Background: an optimization exercise with open tools, aiming at small area, a short achievable clock period and few clock cycles. Do not read the settings as production practice.
In this exercise RTL edits were held to simulation tests only and were not proved equivalent to the original.
No activity file was given, so power comes from the tool's default toggle rates.

red:
// fondant_enc
module fondant_enc (
    input  wire        clk,
    input  wire        rst,
    input  wire        cfg_commit,
    input  wire [2:0]  cfg_mode,
    input  wire [4:0]  cfg_k,
    input  wire [4:0]  cfg_kmin,
    input  wire [4:0]  cfg_kmax,
    input  wire [11:0] cfg_target,
    input  wire        start,
    output wire        start_ready,
    input  wire [4:0]  s_depth,
    input  wire [1:0]  s_plane,
    input  wire [3:0]  s_rows_m1,
    input  wire [5:0]  s_cols_m1,
    input  wire        pix_valid,
    output wire        pix_ready,
    input  wire [15:0] pix_data,
    output reg         word_valid,
    output reg  [31:0] word_data,
    output reg         done,
    output wire [63:0] done_hdr,
    output wire [15:0] done_code
);
    function lt21;
        input [20:0] a;
        input [20:0] b;
        integer k;
        reg r;
        begin
            r = 1'b0;
            for (k = 0; k < 21; k = k + 1)
                r = (~a[k] & b[k]) | ((~a[k] | b[k]) & r);
            lt21 = r;
        end
    endfunction
    reg               bud_r;     
    reg        [4:0]  kq;        
    reg        [4:0]  kmin_r;    
    reg        [4:0]  kmax_r;
    reg        [11:0] tgt_r;
    reg signed [19:0] bal;       
    reg        [9:0]  bfrac;     
    reg               cmt1;      
    reg        sr;               
    reg        busy;             
    assign start_ready = sr;
    assign pix_ready   = 1'b1;
    wire       st_x = start & sr;
    wire       fin1, fin2, last_r;
    wire       sr_nx = ~st_x & (sr | (last_r & ~bud_r) | fin2);
    wire       bneg  = bal[19];
  ...
Settings: LEC_CHECK=0, ABC_AREA=1, CAP_MARGIN=20, CORE_MARGIN=2, CORE_UTILIZATION=65, PLACE_DENSITY=0.8, SLEW_MARGIN=20; clock period 36.0 ns.
standard.sh (not shown) runs the stock make flow with config.mk's settings and CLKGATE_MAP_FILE= SYNTH_SCRIPT=/design/flow/synth_recipe.tcl, a recipe that flattens the netlist after the stock synthesis.
==> flow/flow/run.sh <==
#!/bin/bash
# Standard ORFS layout (the standard.sh, same synthesis script and
# registers) with these changes, all passed as ORFS variables:
#  - synthesis: no separate full/half-adder mapping, and ABC maps for area
#    with amap (flow/abc_area.script, used through a copy of ORFS's scripts
#    folder in which only that file differs)
#  - ports buffered with buf_2 instead of the default delay buffer
#  - clock tree: larger sink clusters, no dummy loads
#  - timing repair asked to leave 27.6 ns of setup slack (the SDC is unchanged)
set -e
rm -rf scripts_amap
cp -r "$FLOW_HOME/scripts" scripts_amap
cp flow/abc_area.script scripts_amap/abc_area.script
export SCRIPTS_DIR="$PWD/scripts_amap"
export ADDER_MAP_FILE=
export BUFFER_PORTS_ARGS="-buffer_cell sky130_fd_sc_hd__buf_2"
export CTS_ARGS="-sink_clustering_enable -repair_clock_nets -dont_use_dummy_load -sink_clustering_size 24 -sink_clustering_max_diameter 80"
export SETUP_SLACK_MARGIN=27.6
bash standard.sh > standard.log 2>&1
==> flow/flow/abc_area.script <==
strash
dch
amap
topo
stime -c
buffer -c
upsize -c
dnsize -c
Testbench counts of red, summed over its fixed seeds: cycles 330,304.
What blue does differently from red at the input level:
==> flow/flow/run.sh <==
#!/bin/bash
# Standard ORFS layout (the standard.sh, same synthesis script and
# registers) with these changes, all passed as ORFS variables:
#  - synthesis: no separate full/half-adder mapping (ABC maps the adders)
#  - ports buffered with buf_2 instead of the default delay buffer
#  - clock tree: larger sink clusters, no dummy loads
#  - timing repair asked to leave 27.6 ns of setup slack (the SDC is unchanged)
export ADDER_MAP_FILE=
export BUFFER_PORTS_ARGS="-buffer_cell sky130_fd_sc_hd__buf_2"
export CTS_ARGS="-sink_clustering_enable -repair_clock_nets -dont_use_dummy_load -sink_clustering_size 24 -sink_clustering_max_diameter 80"
export SETUP_SLACK_MARGIN=27.6
bash standard.sh > standard.log 2>&1
removed: flow/flow/abc_area.script
Findings:
The run showing the greater die extent in x is blue. red → blue: area added between synthesis and finish saw a decrease, power saw an increase, first-pass GRT wire length saw an increase. For blue, the critical path launch point was code_o[14], unlike red, where it was cols_o[0]. red reports its uppermost metal layer occupied by signal nets as met5 while blue reports met4.

-- port drivers added, routing unchanged --
The results above use ideal ports. As a check the final layouts listed here were re-extracted and re-timed, cells and wires unchanged.
Step 1 sets driving cells, clkbuf_16 on the clock port and buf_2 on the other inputs (assumed; they add their load-dependent delay and slew).
Step 2 times the ports against the registers' clock, not the clock port: input delays grow and output delays shrink by t, the midpoint of the rising clock arrivals with the driver on.
Slacks: ideal / step 1 / step 2; pairs: ideal / step 1.
run | shift t [ns] | setup WS [ns] | hold WS [ns] | worst setup path at the end | latest minus earliest clock arrival (ns)
red | 0.698 | 27.644 / 27.578 / 27.394 | 0.327 / 0.327 / 0.327 | input to register | 0.118 / 0.118
blue | 0.728 | 27.643 / 27.565 / 27.500 | 0.332 / 0.332 / 0.332 | input to register | 0.081 / 0.081
After both steps setup and hold are still met in every run listed. For red, which loses most, drivers alone change the setup slack by -0.066 ns; drivers and shift together by -0.250 ns.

__Your objective__
When a line in the material above holds the word "which", copy that line.

__Exercise answer__
#    folder in which only that file differs)
After both steps setup and hold are still met in every run listed. For red, which loses most, drivers alone change the setup slack by -0.066 ns; drivers and shift together by -0.250 ns.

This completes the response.